### Task details
Retype the data that follows, keeping every character the same.

--- Data extracts Enclosed Below ---

### src/rtl/acc_arb_pkg.sv
// Shared types for the accelerator memory arbiter: FSM states, operation codes
// and a counter-sizing helper. Pure declarations, no logic.
// No ports. Imported by acc_mem_arbiter and rr_picker.
package acc_arb_pkg;

  // Arbiter FSM states. IDLE is the only non-busy state.
  typedef enum logic [1:0] {
    IDLE    = 2'd0,
    ISSUE   = 2'd1,
    WAIT_RD = 2'd2,
    RESP    = 2'd3
  } arb_state_t;

  // Operation latched at grant time.
  typedef enum logic {
    OP_READ  = 1'b0,
    OP_WRITE = 1'b1
  } arb_op_t;

  // Width of a down-counter that must hold values 0..lat-1 (at least 1 bit).
  function automatic int unsigned cnt_width(input int unsigned lat);
    return (lat > 1) ? $clog2(lat) : 1;
  endfunction

endpackage

### src/rtl/acc_mem_arbiter_rr_picker.sv
// Purpose: round-robin picker; first requester at or after ptr, wrapping N-1 -> 0.
// Latency: purely combinational, 0 cycles.
// Backpressure: none; the caller decides when the pick is consumed.
// Ports:
//   req      in  [N-1:0]    request vector
//   ptr      in  [IDW-1:0]  highest-priority index
//   grant    out [N-1:0]    one-hot grant (all zero when no request)
//   grant_id out [IDW-1:0]  index of the granted requester
//   any_req  out            at least one request present
module rr_picker
  import acc_arb_pkg::*;
#(
  parameter int N   = 4,
  parameter int IDW = $clog2(N)
) (
  input  logic [N-1:0]   req,
  input  logic [IDW-1:0] ptr,
  output logic [N-1:0]   grant,
  output logic [IDW-1:0] grant_id,
  output logic           any_req
);

  // One extra bit so ptr + k never overflows before the wrap subtraction.
  logic [IDW:0]   sum;
  logic [IDW-1:0] idx;
  logic           found;

  assign any_req = |req;

  always_comb begin
    grant    = '0;
    grant_id = '0;
    found    = 1'b0;
    sum      = '0;
    idx      = '0;
    for (int k = 0; k < N; k++) begin
      sum = {1'b0, ptr} + (IDW + 1)'(k);
      if (sum >= (IDW + 1)'(N)) begin
        sum = sum - (IDW + 1)'(N);
      end
      idx = sum[IDW-1:0];
      if (!found && req[idx]) begin
        found      = 1'b1;
        grant[idx] = 1'b1;
        grant_id   = idx;
      end
    end
  end

endmodule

--- End of Enclosed Data extracts ---

### Answer section
### src/rtl/acc_arb_pkg.sv
// Shared types for the accelerator memory arbiter: FSM states, operation codes
// and a counter-sizing helper. Pure declarations, no logic.
// No ports. Imported by acc_mem_arbiter and rr_picker.
package acc_arb_pkg;

  // Arbiter FSM states. IDLE is the only non-busy state.
  typedef enum logic [1:0] {
    IDLE    = 2'd0,
    ISSUE   = 2'd1,
    WAIT_RD = 2'd2,
    RESP    = 2'd3
  } arb_state_t;

  // Operation latched at grant time.
  typedef enum logic {
    OP_READ  = 1'b0,
    OP_WRITE = 1'b1
  } arb_op_t;

  // Width of a down-counter that must hold values 0..lat-1 (at least 1 bit).
  function automatic int unsigned cnt_width(input int unsigned lat);
    return (lat > 1) ? $clog2(lat) : 1;
  endfunction

endpackage

### src/rtl/acc_mem_arbiter_rr_picker.sv
// Purpose: round-robin picker; first requester at or after ptr, wrapping N-1 -> 0.
// Latency: purely combinational, 0 cycles.
// Backpressure: none; the caller decides when the pick is consumed.
// Ports:
//   req      in  [N-1:0]    request vector
//   ptr      in  [IDW-1:0]  highest-priority index
//   grant    out [N-1:0]    one-hot grant (all zero when no request)
//   grant_id out [IDW-1:0]  index of the granted requester
//   any_req  out            at least one request present
module rr_picker
  import acc_arb_pkg::*;
#(
  parameter int N   = 4,
  parameter int IDW = $clog2(N)
) (
  input  logic [N-1:0]   req,
  input  logic [IDW-1:0] ptr,
  output logic [N-1:0]   grant,
  output logic [IDW-1:0] grant_id,
  output logic           any_req
);

  // One extra bit so ptr + k never overflows before the wrap subtraction.
  logic [IDW:0]   sum;
  logic [IDW-1:0] idx;
  logic           found;

  assign any_req = |req;

  always_comb begin
    grant    = '0;
    grant_id = '0;
    found    = 1'b0;
    sum      = '0;
    idx      = '0;
    for (int k = 0; k < N; k++) begin
      sum = {1'b0, ptr} + (IDW + 1)'(k);
      if (sum >= (IDW + 1)'(N)) begin
        sum = sum - (IDW + 1)'(N);
      end
      idx = sum[IDW-1:0];
      if (!found && req[idx]) begin
        found      = 1'b1;
        grant[idx] = 1'b1;
        grant_id   = idx;
      end
    end
  end

endmodule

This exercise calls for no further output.